German Literature Companion: der Große Friedrich II

Friedrich II, der Große, König von Preußen (Berlin, 1712-86, Potsdam), succeeded his father Friedrich Wilhelm I in June 1740. Friedrich Wilhelm had vainly tried to shape his heir in his own image. Failing that, he had, equally vainly, tried to force Friedrich to resign his rights of succession. The humiliations to which his father subjected him reached a crisis when Friedrich, at the age of 18, attempted to flee to Paris. The plot was discovered, and Friedrich was kept in solitary confinement at Küstrin for treason, and his friend, Lieutenant H. H. von Katte, was executed in the courtyard below his window. But by the end of 1731 Friedrich was restored to his rank of colonel. He had learnt that life was bearable if he made his father believe that he was an obedient son, evidence of which he gave by inspecting troops, and by marrying, in 1733, Elisabeth Christine von Braunschweig-Wolfenbüttel, a niece of Maria Theresia.

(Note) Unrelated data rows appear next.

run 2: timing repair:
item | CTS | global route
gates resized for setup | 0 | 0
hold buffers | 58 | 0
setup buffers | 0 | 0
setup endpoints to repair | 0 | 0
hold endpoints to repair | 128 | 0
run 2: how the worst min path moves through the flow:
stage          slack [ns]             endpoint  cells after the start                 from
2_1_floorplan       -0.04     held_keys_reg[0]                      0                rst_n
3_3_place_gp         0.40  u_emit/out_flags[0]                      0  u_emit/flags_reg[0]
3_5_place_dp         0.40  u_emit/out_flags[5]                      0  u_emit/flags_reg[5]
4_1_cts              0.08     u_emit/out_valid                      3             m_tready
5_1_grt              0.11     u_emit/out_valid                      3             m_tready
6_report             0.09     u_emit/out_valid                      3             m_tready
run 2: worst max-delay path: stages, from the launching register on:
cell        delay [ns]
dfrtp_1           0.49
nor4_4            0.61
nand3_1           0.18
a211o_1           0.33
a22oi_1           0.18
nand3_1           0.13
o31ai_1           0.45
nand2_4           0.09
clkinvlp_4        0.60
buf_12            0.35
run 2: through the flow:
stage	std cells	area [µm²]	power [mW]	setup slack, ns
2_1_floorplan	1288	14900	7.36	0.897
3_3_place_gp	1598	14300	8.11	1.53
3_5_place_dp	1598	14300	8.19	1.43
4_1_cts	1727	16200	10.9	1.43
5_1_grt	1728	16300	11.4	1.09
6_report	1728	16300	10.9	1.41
`src/design/sysex_dataset_framer_top_assert.svh`:
```
// assertion macros shared by the framer modules
// each macro expects clk and rst_n in the scope where it is used
`ifndef SYSEX_DATASET_FRAMER_TOP_ASSERT_SVH
`define SYSEX_DATASET_FRAMER_TOP_ASSERT_SVH

`ifndef SYNTHESIS

// same-cycle implication
`define SDF_ASSERT_IMP(name, ante, cons) \
    name: assert property (@(posedge clk) disable iff (!rst_n) (ante) |-> (cons)) \
        else $error("sdf assertion failed");

// next-cycle implication
`define SDF_ASSERT_NXT(name, ante, cons) \
    name: assert property (@(posedge clk) disable iff (!rst_n) (ante) |=> (cons)) \
        else $error("sdf assertion failed");

`else

`define SDF_ASSERT_IMP(name, ante, cons)
`define SDF_ASSERT_NXT(name, ante, cons)

`endif

`endif

```
`src/design/sdf_pkg.sv`:
```
package sdf_pkg;

    localparam int SDF_QUEUE_DEPTH = 4;
    localparam int CFG_IDX_W       = 1;

    localparam logic [6:0] DEVICE_ID_RST = 7'h10;
    localparam logic [6:0] MODEL_ID_RST  = 7'h6A;

    localparam logic [7:0] SYX_START   = 8'hF0;
    localparam logic [7:0] SYX_MAKER   = 8'h41;
    localparam logic [7:0] CMD_DT1     = 8'h12;
    localparam logic [7:0] CMD_RQ1     = 8'h11;
    localparam logic [7:0] SYX_END     = 8'hF7;

    localparam logic [CFG_IDX_W-1:0] REG_DEVICE_ID = 1'b0;
    localparam logic [CFG_IDX_W-1:0] REG_MODEL_ID  = 1'b1;

    // what follows the header (if any) for one job
    typedef enum logic [2:0] {
        BODY_NONE      = 3'd0,
        BODY_TRIPLE    = 3'd1,
        BODY_REQ       = 3'd2,
        BODY_TAIL_TWO  = 3'd3,
        BODY_TAIL_NONE = 3'd4,
        BODY_TAIL_ONE  = 3'd5
    } body_t;

    typedef struct packed {
        logic        hdr;
        logic        req;
        logic [31:0] addr;
        body_t       body;
        logic [6:0]  g0;
        logic [6:0]  g1;
        logic [6:0]  d;
        logic [6:0]  cs;
    } job_t;

    typedef struct packed {
        logic [6:0] device_id;
        logic [6:0] model_id;
    } cfg_t;

    typedef struct packed {
        logic [1:0] len;
        logic [7:0] b0;
        logic [7:0] b1;
        logic [7:0] b2;
    } msg_t;

endpackage

```
`src/design/sdf_front.sv`:
```
module sdf_front
    import sdf_pkg::*;
(
    input  logic        clk,
    input  logic        rst_n,
    input  logic        item_valid,
    output logic        item_stall,
    input  logic        op,
    input  logic [31:0] address,
    input  logic [6:0]  data_value,
    input  logic        last_byte,
    input  logic        q_full,
    output logic        push,
    output job_t        job
);

    logic       in_packet_reg, in_packet_next;
    logic [1:0] group_count_reg, group_count_next;
    logic [6:0] running_sum_reg, running_sum_next;
    logic [6:0] g0_reg, g0_next;
    logic [6:0] g1_reg, g1_next;

    logic       accept;
    logic       start;
    logic [1:0] gc;
    logic [6:0] asum;
    logic [6:0] sum;

    assign item_stall = q_full;
    assign accept     = item_valid && !q_full;

    // seven-bit sum of the four address bytes
    assign asum = address[6:0] + address[14:8] + address[22:16] + address[30:24];

    always_comb
    begin
        start            = !in_packet_reg;
        gc               = start ? 2'd0 : group_count_reg;
        sum              = (start ? asum : running_sum_reg) + data_value;
        in_packet_next   = in_packet_reg;
        group_count_next = group_count_reg;
        running_sum_next = running_sum_reg;
        g0_next          = g0_reg;
        g1_next          = g1_reg;

        job.hdr  = 1'b0;
        job.req  = 1'b0;
        job.addr = address;
        job.body = BODY_NONE;
        job.g0   = g0_reg;
        job.g1   = g1_reg;
        job.d    = data_value;
        job.cs   = 7'd0 - sum;

        if (op)
        begin
            // request packet, abandons any open data-set packet
            job.hdr          = 1'b1;
            job.req          = 1'b1;
            job.body         = BODY_REQ;
            job.cs           = 7'd0 - (asum + data_value);
            in_packet_next   = 1'b0;
            group_count_next = 2'd0;
        end
        else
        begin
            job.hdr          = start;
            running_sum_next = sum;
            if (!last_byte)
            begin
                in_packet_next = 1'b1;
                if (gc == 2'd2)
                begin
                    job.body         = BODY_TRIPLE;
                    group_count_next = 2'd0;
                end
                else
                begin
                    group_count_next = gc + 2'd1;
                    if (gc == 2'd0)
                    begin
                        g0_next = data_value;
                    end
                    else
                    begin
                        g1_next = data_value;
                    end
                end
            end
            else
            begin
                in_packet_next   = 1'b0;
                group_count_next = 2'd0;
                case (gc)
                    2'd2:    job.body = BODY_TAIL_TWO;
                    2'd1:    job.body = BODY_TAIL_ONE;
                    default: job.body = BODY_TAIL_NONE;
                endcase
            end
        end
    end

    assign push = accept && (job.hdr || (job.body != BODY_NONE));

    always_ff @(posedge clk or negedge rst_n)
    begin
        if (!rst_n)
        begin
            in_packet_reg   <= 1'b0;
            group_count_reg <= 2'd0;
            running_sum_reg <= 7'd0;
        end
        else if (accept)
        begin
            in_packet_reg   <= in_packet_next;
            group_count_reg <= group_count_next;
            running_sum_reg <= running_sum_next;
        end
    end

    // group bytes hold no reset value, a slot is written before it is read
    always_ff @(posedge clk)
    begin
        if (accept)
        begin
            g0_reg <= g0_next;
            g1_reg <= g1_next;
        end
    end

endmodule

```
`src/design/sdf_queue.sv`:
```
`include "sysex_dataset_framer_top_assert.svh"

module sdf_queue
    import sdf_pkg::*;
#(
    parameter int DEPTH = SDF_QUEUE_DEPTH
)
(
    input  logic clk,
    input  logic rst_n,
    input  logic push,
    input  job_t push_job,
    input  logic pop,
    output logic full,
    output logic head_valid,
    output job_t head_job
);

    localparam int PTR_W = (DEPTH > 1) ? $clog2(DEPTH) : 1;
    localparam int CNT_W = $clog2(DEPTH + 1);
    localparam logic [PTR_W-1:0] PTR_LAST = PTR_W'(DEPTH - 1);
    localparam logic [CNT_W-1:0] CNT_FULL = CNT_W'(DEPTH);

    job_t             slots_reg [DEPTH];
    logic [PTR_W-1:0] wr_ptr_reg, wr_ptr_next;
    logic [PTR_W-1:0] rd_ptr_reg, rd_ptr_next;
    logic [CNT_W-1:0] count_reg, count_next;

    assign full       = (count_reg == CNT_FULL);
    assign head_valid = (count_reg != '0);
    assign head_job   = slots_reg[rd_ptr_reg];

    always_comb
    begin
        wr_ptr_next = wr_ptr_reg;
        rd_ptr_next = rd_ptr_reg;
        count_next  = count_reg;
        if (push)
        begin
            wr_ptr_next = (wr_ptr_reg == PTR_LAST) ? '0 : wr_ptr_reg + 1'b1;
        end
        if (pop)
        begin
            rd_ptr_next = (rd_ptr_reg == PTR_LAST) ? '0 : rd_ptr_reg + 1'b1;
        end
        if (push && !pop)
        begin
            count_next = count_reg + 1'b1;
        end
        else if (pop && !push)
        begin
            count_next = count_reg - 1'b1;
        end
    end

    always_ff @(posedge clk or negedge rst_n)
    begin
        if (!rst_n)
        begin
            wr_ptr_reg <= '0;
            rd_ptr_reg <= '0;
            count_reg  <= '0;
        end
        else
        begin
            wr_ptr_reg <= wr_ptr_next;
            rd_ptr_reg <= rd_ptr_next;
            count_reg  <= count_next;
        end
    end

    always_ff @(posedge clk)
    begin
        if (push)
        begin
            slots_reg[wr_ptr_reg] <= push_job;
        end
    end

    `SDF_ASSERT_IMP(a_no_overflow, push, !full || pop)
    `SDF_ASSERT_IMP(a_no_underflow, pop, head_valid)
    `SDF_ASSERT_IMP(a_count_range, 1'b1, count_reg <= CNT_FULL)
    `SDF_ASSERT_NXT(a_push_lands, push && !pop, head_valid)

endmodule

```
`src/design/sdf_back.sv`:
```
`include "sysex_dataset_framer_top_assert.svh"

module sdf_back
    import sdf_pkg::*;
(
    input  logic       clk,
    input  logic       rst_n,
    input  cfg_t       cfg,
    input  logic       head_valid,
    input  job_t       head_job,
    output logic       pop,
    output logic       msg_valid,
    input  logic       msg_stall,
    output logic [1:0] msg_len,
    output logic [7:0] byte_first,
    output logic [7:0] byte_second,
    output logic [7:0] byte_third,
    output logic       run_end
);

    logic [2:0] step_reg, step_next;
    logic       msg_valid_reg, msg_valid_next;
    msg_t       msg_reg;
    logic       run_end_reg;

    logic [2:0] hdr_len;
    logic [2:0] body_len;
    logic [2:0] last_idx;
    logic [2:0] b_idx;
    logic       step_last;
    logic       load;
    msg_t       cur;
    logic [7:0] cmd;
    logic [7:0] d8, g08, g18, cs8;

    assign hdr_len   = head_job.hdr ? 3'd3 : 3'd0;
    assign last_idx  = hdr_len + body_len - 3'd1;
    assign b_idx     = step_reg - hdr_len;
    assign step_last = (step_reg == last_idx);
    assign load      = head_valid && (!msg_valid_reg || !msg_stall);
    assign pop       = load && step_last;

    assign cmd = head_job.req ? CMD_RQ1 : CMD_DT1;
    assign d8  = {1'b0, head_job.d};
    assign g08 = {1'b0, head_job.g0};
    assign g18 = {1'b0, head_job.g1};
    assign cs8 = {1'b0, head_job.cs};

    always_comb
    begin
        case (head_job.body)
            BODY_TRIPLE:    body_len = 3'd1;
            BODY_REQ:       body_len = 3'd2;
            BODY_TAIL_TWO:  body_len = 3'd2;
            BODY_TAIL_NONE: body_len = 3'd1;
            BODY_TAIL_ONE:  body_len = 3'd2;
            default:        body_len = 3'd0;
        endcase
    end

    // message at the current step of the head job
    always_comb
    begin
        cur = '{len: 2'd3, b0: 8'h00, b1: 8'h00, b2: 8'h00};
        if (head_job.hdr && (step_reg < 3'd3))
        begin
            case (step_reg)
                3'd0:    cur = '{2'd3, SYX_START, SYX_MAKER, {1'b0, cfg.device_id}};
                3'd1:    cur = '{2'd3, {1'b0, cfg.model_id}, cmd, head_job.addr[31:24]};
                default: cur = '{2'd3, head_job.addr[23:16], head_job.addr[15:8],
                                 head_job.addr[7:0]};
            endcase
        end
        else
        begin
            case (head_job.body)
                BODY_TRIPLE:    cur = '{2'd3, g08, g18, d8};
                BODY_REQ:
                begin
                    if (b_idx == 3'd0)
                    begin
                        cur = '{2'd3, 8'h00, 8'h00, 8'h00};
                    end
                    else
                    begin
                        cur = '{2'd3, d8, cs8, SYX_END};
                    end
                end
                BODY_TAIL_TWO:
                begin
                    if (b_idx == 3'd0)
                    begin
                        cur = '{2'd3, g08, g18, d8};
                    end
                    else
                    begin
                        cur = '{2'd2, cs8, SYX_END, 8'h00};
                    end
                end
                BODY_TAIL_NONE: cur = '{2'd3, d8, cs8, SYX_END};
                BODY_TAIL_ONE:
                begin
                    if (b_idx == 3'd0)
                    begin
                        cur = '{2'd3, g08, d8, cs8};
                    end
                    else
                    begin
                        cur = '{2'd1, SYX_END, 8'h00, 8'h00};
                    end
                end
                default:        cur = '{2'd3, 8'h00, 8'h00, 8'h00};
            endcase
        end
    end

    always_comb
    begin
        step_next      = step_reg;
        msg_valid_next = msg_valid_reg && msg_stall;
        if (load)
        begin
            msg_valid_next = 1'b1;
            step_next      = step_last ? 3'd0 : step_reg + 3'd1;
        end
    end

    always_ff @(posedge clk or negedge rst_n)
    begin
        if (!rst_n)
        begin
            step_reg      <= 3'd0;
            msg_valid_reg <= 1'b0;
        end
        else
        begin
            step_reg      <= step_next;
            msg_valid_reg <= msg_valid_next;
        end
    end

    always_ff @(posedge clk)
    begin
        if (load)
        begin
            msg_reg     <= cur;
            run_end_reg <= step_last;
        end
    end

    assign msg_valid   = msg_valid_reg;
    assign msg_len     = msg_reg.len;
    assign byte_first  = msg_reg.b0;
    assign byte_second = msg_reg.b1;
    assign byte_third  = msg_reg.b2;
    assign run_end     = run_end_reg;

    `SDF_ASSERT_IMP(a_step_idle, !head_valid, step_reg == 3'd0)
    `SDF_ASSERT_IMP(a_step_range, head_valid, step_reg <= last_idx)
    `SDF_ASSERT_IMP(a_job_nonempty, head_valid, head_job.hdr || (body_len != 3'd0))
    `SDF_ASSERT_IMP(a_len_nonzero, msg_valid_reg, msg_reg.len != 2'd0)

endmodule

```
`src/design/sysex_dataset_framer_top.sv`:
```
// exclusive-packet framer: turns a stream of data-set bytes, or single request
// items, into a run of midi messages of one to three bytes each. a data-set
// packet opens on its first item with a three-message header (f0 41 device,
// model 12 a1, a2 a3 a4), packs data three to a message and closes on the item
// marked last_byte with checksum and f7; a request item emits a whole five
// message packet with command 11. run_end marks the last message of each item.
// the input side takes one item per cycle while the job queue has room; the
// output side issues one message per cycle unless msg_stall holds it; an item
// causes no message for a byte that only fills a group, one for a full group,
// up to five for a header plus tail or a request. the back-end sequencer sets
// the sustained rate. the user must write device_id and model_id through the
// cfg port (index 0 and 1) only while idle; the block does not enforce this.
module sysex_dataset_framer_top
    import sdf_pkg::*;
#(
    parameter int QUEUE_DEPTH = SDF_QUEUE_DEPTH
)
(
    input  logic                 clk,
    input  logic                 rst_n,
    // configuration writes
    input  logic                 cfg_valid,
    output logic                 cfg_ready,
    input  logic [CFG_IDX_W-1:0] cfg_index,
    input  logic [6:0]           cfg_data,
    // input items
    input  logic                 item_valid,
    output logic                 item_stall,
    input  logic                 op,
    input  logic [31:0]          address,
    input  logic [6:0]           data_value,
    input  logic                 last_byte,
    // output messages
    output logic                 msg_valid,
    input  logic                 msg_stall,
    output logic [1:0]           msg_len,
    output logic [7:0]           byte_first,
    output logic [7:0]           byte_second,
    output logic [7:0]           byte_third,
    output logic                 run_end
);

    cfg_t cfg_reg;
    logic push;
    logic pop;
    logic q_full;
    logic head_valid;
    job_t push_job;
    job_t head_job;

    // configuration is always taken
    assign cfg_ready = 1'b1;

    always_ff @(posedge clk or negedge rst_n)
    begin
        if (!rst_n)
        begin
            cfg_reg.device_id <= DEVICE_ID_RST;
            cfg_reg.model_id  <= MODEL_ID_RST;
        end
        else if (cfg_valid)
        begin
            case (cfg_index)
                REG_DEVICE_ID: cfg_reg.device_id <= cfg_data;
                REG_MODEL_ID:  cfg_reg.model_id  <= cfg_data;
                default:       cfg_reg           <= cfg_reg;
            endcase
        end
    end

    // front end: tracks packet state, checksum and byte groups, one item a cycle unless q_full
    sdf_front u_front (
        .clk        (clk),
        .rst_n      (rst_n),
        .item_valid (item_valid),
        .item_stall (item_stall),
        .op         (op),
        .address    (address),
        .data_value (data_value),
        .last_byte  (last_byte),
        .q_full     (q_full),
        .push       (push),
        .job        (push_job)
    );

    // job queue decouples item intake from message output
    sdf_queue #(
        .DEPTH (QUEUE_DEPTH)
    ) u_queue (
        .clk        (clk),
        .rst_n      (rst_n),
        .push       (push),
        .push_job   (push_job),
        .pop        (pop),
        .full       (q_full),
        .head_valid (head_valid),
        .head_job   (head_job)
    );

    // back end: expands each job into its messages, one per cycle unless msg_stall holds them
    sdf_back u_back (
        .clk         (clk),
        .rst_n       (rst_n),
        .cfg         (cfg_reg),
        .head_valid  (head_valid),
        .head_job    (head_job),
        .pop         (pop),
        .msg_valid   (msg_valid),
        .msg_stall   (msg_stall),
        .msg_len     (msg_len),
        .byte_first  (byte_first),
        .byte_second (byte_second),
        .byte_third  (byte_third),
        .run_end     (run_end)
    );

endmodule

```
`config.mk`:
```
export PLATFORM = sky130hd
export DESIGN_NAME = sysex_dataset_framer_top
export DESIGN_NICKNAME = d
export VERILOG_FILES = /design/src/design/sdf_pkg.sv /design/src/design/sdf_front.sv /design/src/design/sdf_queue.sv /design/src/design/sdf_back.sv /design/src/design/sysex_dataset_framer_top.sv
export VERILOG_INCLUDE_DIRS = /design/src /design/src/design
export SDC_FILE = /design/constraint.sdc
export NUM_CORES = 1
export LEC_CHECK = 0
export BUFFER_PORTS_ARGS = -buffer_cell sky130_fd_sc_hd__buf_2
export CORE_ASPECT_RATIO = 1.2
export CORE_UTILIZATION = 50
export CTS_CLUSTER_SIZE = 28
export DETAILED_ROUTE_END_ITERATION = 6
export PLACE_DENSITY = 0.75
export SLEW_MARGIN = 15
export SYNTH_ARGS = -nofsm -noshare
export SYNTH_HDL_FRONTEND = slang
export SYNTH_SLANG_ARGS = --single-unit
```
`constraint.sdc`:
```
create_clock -name clk -period 8.6 [get_ports clk]
set_input_delay 0.43 -clock clk [delete_from_list [all_inputs] [get_ports clk]]
set_output_delay 0.43 -clock clk [all_outputs]
set_load 0.03 [all_outputs]
```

There were no children of this marriage, and in later years Friedrich paid her a formal visit once a year on her birthday at her court. From 1736 to 1740 he resided at Rheinsberg, devoting his leisure to reading, writing, and music. He was an accomplished flautist, and more successful as a composer of music than as a writer of French verse. After his accession he maintained a private orchestra (Kapelle) which included the composers Quantz and C. P. E. Bach. In 1747 he suggested a theme for variations to J. S. Bach from which grew the Musical Offering (Das musikalische Opfer).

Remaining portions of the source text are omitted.